¿Qué guerra es esta guerra en Ucrania?
Marcelo Cantelmi (*)
Especial para el Observatorio de Política Internacional de la UP.
Rusia, antes de la guerra, retenía el control del Mar Negro y también del mar de Azov a despecho de la presencia ucraniana en muchos de los principales puertos. Después de la guerra --y si una negociación, hoy improbable, la cancelara--, nada de eso habría cambiado. Antes de la guerra, el Kremlin dominaba las provincias ucranianas prorrusas en la frontera del valle de Donbás. Después de la guerra, seguiría igual, dominando esos territorios.
Antes de la guerra, Rusia gobernaba la estratégica Península de Crimea que anexionó en 2014, dotada de la poderosa base de la marina de guerra en Sebastopol desde la cual proyecta su poderío naval al Mediterráneo. Después de la guerra, ese poder continuaría sin cambios.
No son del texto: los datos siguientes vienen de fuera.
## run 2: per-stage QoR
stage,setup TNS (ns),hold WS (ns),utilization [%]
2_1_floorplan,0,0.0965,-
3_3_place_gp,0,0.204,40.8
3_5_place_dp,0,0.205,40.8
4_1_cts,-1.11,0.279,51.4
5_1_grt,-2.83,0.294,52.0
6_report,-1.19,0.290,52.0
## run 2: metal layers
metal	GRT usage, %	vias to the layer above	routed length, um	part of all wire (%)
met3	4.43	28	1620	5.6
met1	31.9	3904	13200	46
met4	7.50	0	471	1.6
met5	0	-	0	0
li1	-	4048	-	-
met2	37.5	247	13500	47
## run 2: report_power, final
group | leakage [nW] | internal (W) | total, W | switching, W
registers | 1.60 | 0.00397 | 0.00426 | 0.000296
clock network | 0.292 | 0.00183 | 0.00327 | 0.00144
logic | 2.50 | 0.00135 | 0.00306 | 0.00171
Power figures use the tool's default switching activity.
===== config.mk =====
export PLATFORM = sky130hd
export DESIGN_NAME = mux4_rr_arbiter
export DESIGN_NICKNAME = d
export VERILOG_FILES = /design/src/rtl/mux4_rr_arbiter.sv
export SDC_FILE = /design/constraint.sdc
export NUM_CORES = 1
export LEC_CHECK = 0
export CAP_MARGIN = 10
export CORE_AREA = 2 2 57 59
export DETAILED_ROUTE_END_ITERATION = 6
export DIE_AREA = 0 0 59 61
export HOLD_SLACK_MARGIN = 0.02
export PLACE_DENSITY = 0.72
export SETUP_SLACK_MARGIN = 0.02
export SYNTH_ARGS = -nofsm -noshare
export SYNTH_HDL_FRONTEND = slang
export SYNTH_SLANG_ARGS = --single-unit

===== constraint.sdc =====
create_clock -name clk -period 1.8 [get_ports clk]
set_input_delay 0.18 -clock clk [delete_from_list [all_inputs] [get_ports clk]]
set_output_delay 0.18 -clock clk [all_outputs]
set_load 0.005 [all_outputs]
[config.mk]
export PLATFORM = sky130hd
export DESIGN_NAME = bd_word_serializer
export DESIGN_NICKNAME = d
export VERILOG_FILES = /design/src/rtl/bd_ser_pkg.sv /design/src/rtl/bd_word_serializer_chunk_select.sv /design/src/rtl/bd_word_serializer.sv
export SDC_FILE = /design/constraint.sdc
export NUM_CORES = 1
export LEC_CHECK = 0
export CAP_MARGIN = 10
export CORE_MARGIN = 2
export CORE_UTILIZATION = 40
export CTS_BUF_LIST = sky130_fd_sc_hd__clkbuf_4
export CTS_CLUSTER_DIAMETER = 60
export DETAILED_ROUTE_END_ITERATION = 7
export PLACE_DENSITY_LB_ADDON = 0.05
export RECOVER_POWER = 100
export SETUP_SLACK_MARGIN = 0.1
export SLEW_MARGIN = 20
export SYNTH_ARGS = -nofsm -noshare
export SYNTH_HDL_FRONTEND = slang
export SYNTH_SLANG_ARGS = --single-unit
[constraint.sdc]
create_clock -name clk -period 3.55 [get_ports clk]
set_input_delay 0.71 -clock clk [delete_from_list [all_inputs] [get_ports clk]]
set_output_delay 0.71 -clock clk [all_outputs]
set_load 0.01 [all_outputs]
[src/rtl/bd_ser_pkg.sv]
// Shared definitions for the BD word serializer.
// This file holds the leaf width table, the chunk-count and mask helpers,
// and the out_code field layout.
// Optional feature macro used by the top: BD_SER_DROP_COUNT_EN.
package bd_ser_pkg;

    // Input word geometry
    localparam int NLeafCode   = 4;
    localparam int NPayloadIn  = 38;

    // Output chunk geometry
    localparam int NPayloadOut = 24;
    localparam int NChunkIdx   = 3;
    localparam int NCode       = NLeafCode + NChunkIdx + 1;

    // Leaf code that is accepted but never forwarded
    localparam logic [NLeafCode-1:0] InvalidLeaf = 4'd15;

    typedef logic [NLeafCode-1:0]   leaf_t;
    typedef logic [NChunkIdx-1:0]   chunk_idx_t;
    typedef logic [NPayloadIn-1:0]  payload_in_t;
    typedef logic [NPayloadOut-1:0] payload_out_t;

    // Field layout of the 8-bit output code, MSB first
    typedef struct packed {
        leaf_t      leaf;
        chunk_idx_t chunk_idx;
        logic       last;
    } out_code_t;

    // Serializer control states
    typedef enum logic {
        IDLE = 1'b0,
        SEND = 1'b1
    } ser_state_t;

    // Meaningful payload width of each leaf; zero marks an unused leaf.
    // The invalid leaf also carries zero because it is never sent.
    localparam int unsigned LEAF_WIDTH [16] = '{
        8,   // leaf 0
        16,  // leaf 1
        20,  // leaf 2
        24,  // leaf 3
        30,  // leaf 4
        38,  // leaf 5
        32,  // leaf 6
        12,  // leaf 7
        0,   // leaf 8
        0,   // leaf 9
        25,  // leaf 10
        0,   // leaf 11
        0,   // leaf 12
        0,   // leaf 13
        0,   // leaf 14
        0    // leaf 15 (invalid)
    };

    // Number of output chunks for a leaf; unused leaves still send one
    // all-zero chunk so the receiver sees every accepted word.
    function automatic chunk_idx_t leaf_nchunks(input leaf_t leaf);
        int unsigned width;
        width = LEAF_WIDTH[leaf];
        if (width == 0) begin
            return chunk_idx_t'(1);
        end
        return chunk_idx_t'((width + NPayloadOut - 1) / NPayloadOut);
    endfunction

    // Bit mask covering the meaningful payload bits of a leaf
    function automatic payload_in_t leaf_mask(input leaf_t leaf);
        int unsigned width;
        width = LEAF_WIDTH[leaf];
        if (width >= NPayloadIn) begin
            return '1;
        end
        return (NPayloadIn'(1) << width) - NPayloadIn'(1);
    endfunction

endpackage

[src/rtl/bd_word_serializer_chunk_select.sv]
// Chunk picker for the BD word serializer.
// Masks the held payload down to the leaf's real width, then selects the
// 24-bit slice addressed by the current chunk index.
module bd_chunk_select
    import bd_ser_pkg::*;
(
    input  logic [NLeafCode-1:0]   leaf_i,
    input  logic [NPayloadIn-1:0]  payload_i,
    input  logic [NChunkIdx-1:0]   chunk_idx_i,
    output logic [NPayloadOut-1:0] chunk_o
);

    // Room for every chunk index the code field can express, so any index
    // past the real data simply reads zeros.
    localparam int NPadBits = NPayloadOut << NChunkIdx;

    logic [NPayloadIn-1:0] maskedPayload;
    logic [NPadBits-1:0]   paddedPayload;

    // Zero the unused upper bits and slice out the addressed chunk
    always_comb begin
        maskedPayload = payload_i & leaf_mask(leaf_i);
        paddedPayload = '0;
        paddedPayload[NPayloadIn-1:0] = maskedPayload;
        chunk_o = paddedPayload[chunk_idx_i * NPayloadOut +: NPayloadOut];
    end

endmodule
===== src/rtl/clk_sel_ctrl.sv =====
// Request/settle/dwell controller that drives the glitch-free clock switch select.
// Optional CLK_SEL_CNT_EN adds the saturating real-switch counter output sw_cnt.
module clk_sel_ctrl #(
    parameter bit          DEF_SEL    = 1'b0,
    parameter int unsigned SETTLE_CYC = 16,
    parameter int unsigned DWELL_CYC  = 32,
    parameter int unsigned CNT_W      = 8
) (
    input  logic        clk,
    input  logic        rst,
    input  logic        req_valid,
    input  logic        req_sel,
    output logic        req_ready,
    output logic        sel,
    output logic        busy,
`ifdef CLK_SEL_CNT_EN
    output logic [15:0] sw_cnt,
`endif
    output logic        done
);

    typedef enum logic [1:0] {
        IDLE   = 2'd0,
        SETTLE = 2'd1,
        DWELL  = 2'd2
    } state_t;

    localparam logic [CNT_W-1:0] SETTLE_LD = CNT_W'(SETTLE_CYC - 1);
    localparam logic [CNT_W-1:0] DWELL_LD  = (DWELL_CYC == 0) ? '0 : CNT_W'(DWELL_CYC - 1);

    state_t           state_q, state_d;
    logic [CNT_W-1:0] cnt_q, cnt_d;
    logic             sel_d;
    logic             done_d;

    always_ff @(posedge clk or posedge rst) begin
        if (rst) begin
            state_q <= IDLE;
            cnt_q   <= '0;
            sel     <= DEF_SEL;
            done    <= 1'b0;
        end else begin
            state_q <= state_d;
            cnt_q   <= cnt_d;
            sel     <= sel_d;
            done    <= done_d;
        end
    end

    always_comb begin
        state_d   = state_q;
        cnt_d     = cnt_q;
        sel_d     = sel;
        done_d    = 1'b0;
        req_ready = 1'b0;
        busy      = 1'b0;
        case (state_q)
            IDLE: begin
                req_ready = 1'b1;
                if (req_valid) begin
                    if (req_sel == sel) begin
                        done_d = 1'b1;
                    end else begin
                        sel_d   = req_sel;
                        cnt_d   = SETTLE_LD;
                        state_d = SETTLE;
                    end
                end
            end
            SETTLE: begin
                busy = 1'b1;
                if (cnt_q == '0) begin
                    done_d = 1'b1;
                    if (DWELL_CYC == 0) begin
                        state_d = IDLE;
                        cnt_d   = '0;
                    end else begin
                        state_d = DWELL;
                        cnt_d   = DWELL_LD;
                    end
                end else begin
                    cnt_d = cnt_q - CNT_W'(1);
                end
            end
            DWELL: begin
                if (cnt_q == '0) begin
                    state_d = IDLE;
                end else begin
                    cnt_d = cnt_q - CNT_W'(1);
                end
            end
            default: begin
                state_d = IDLE;
                cnt_d   = '0;
            end
        endcase
    end

`ifdef CLK_SEL_CNT_EN
    logic [15:0] sw_cnt_q;

    // A real switch is exactly the edge where the registered select changes.
    always_ff @(posedge clk or posedge rst) begin
        if (rst) begin
            sw_cnt_q <= '0;
        end else if ((sel_d != sel) && (sw_cnt_q != '1)) begin
            sw_cnt_q <= sw_cnt_q + 16'd1;
        end
    end

    assign sw_cnt = sw_cnt_q;
`endif

endmodule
Ucrania antes de la guerra se había comprometido junto al gobierno de Alemania, el principal socio comercial ruso en Europa, a no afiliarse a la OTAN, la alianza de mutua protección occidental. Ese acuerdo garantizaba su neutralidad incluso descartando cualquier armamento atómico. La guerra era innecesaria para esa condición.
Antes de la guerra, Rusia contaba con una potente influencia económica sobre el este europeo de la mano de la ambiciosa Ruta de la Seda de inversiones de su aliado chino. Después de la guerra, ese esquema debería seguir en su sitio, sin modificaciones.
Antes de la guerra, el gobierno ucraniano había congelado su gestión para ingresar a la Unión Europea. Después de la guerra, ese trámite seguirá pendiente en los laberintos burocráticos. Antes de la guerra, la OTAN avanzaba con pocas herramientas, algunos miles de soldados y cierta improvisación norteamericana sobre el este europeo. A partir de la guerra, ese avance se expandirá con más afiliaciones de países y un despliegue de tropas sin precedentes desde la Guerra Fría.
Antes de la guerra, Rusia era uno de los países con mayor reputación crediticia en el mundo. Después de la guerra, tendrá enormes dificultades para volver a ese sitial de previsibilidad. Antes de la guerra, el Kremlin contaba con reservas copiosas en su Banco Central equivalentes a más de un tercio de su PBI de 1.4 billones de dólares, una meritoria rareza para una economía intermedia, más pequeña que la de Brasil. Con la guerra, ese nivel se ha derrumbado sin perspectivas ciertas de regresar al punto de partida.
Antes de la guerra el crecimiento de Rusia rondaba el 5% anual con una considerable recuperación tras el derrumbe de -2,7% en 2020, en plena pandemia. Arrastrada por la invasión a Ucrania, la economía se desplomará este año un 10% o 12,4% según cálculos oficiales medianamente optimistas.
Antes de la guerra la inflación anual preocupaba al gobierno y al establishment rusos con un 8,4% de alza que registró en 2021. Pero debido a la guerra, el costo de vida se disparará este año por encima del 20,7% según datos de la propia oficina de estadísticas de la Federación rusa.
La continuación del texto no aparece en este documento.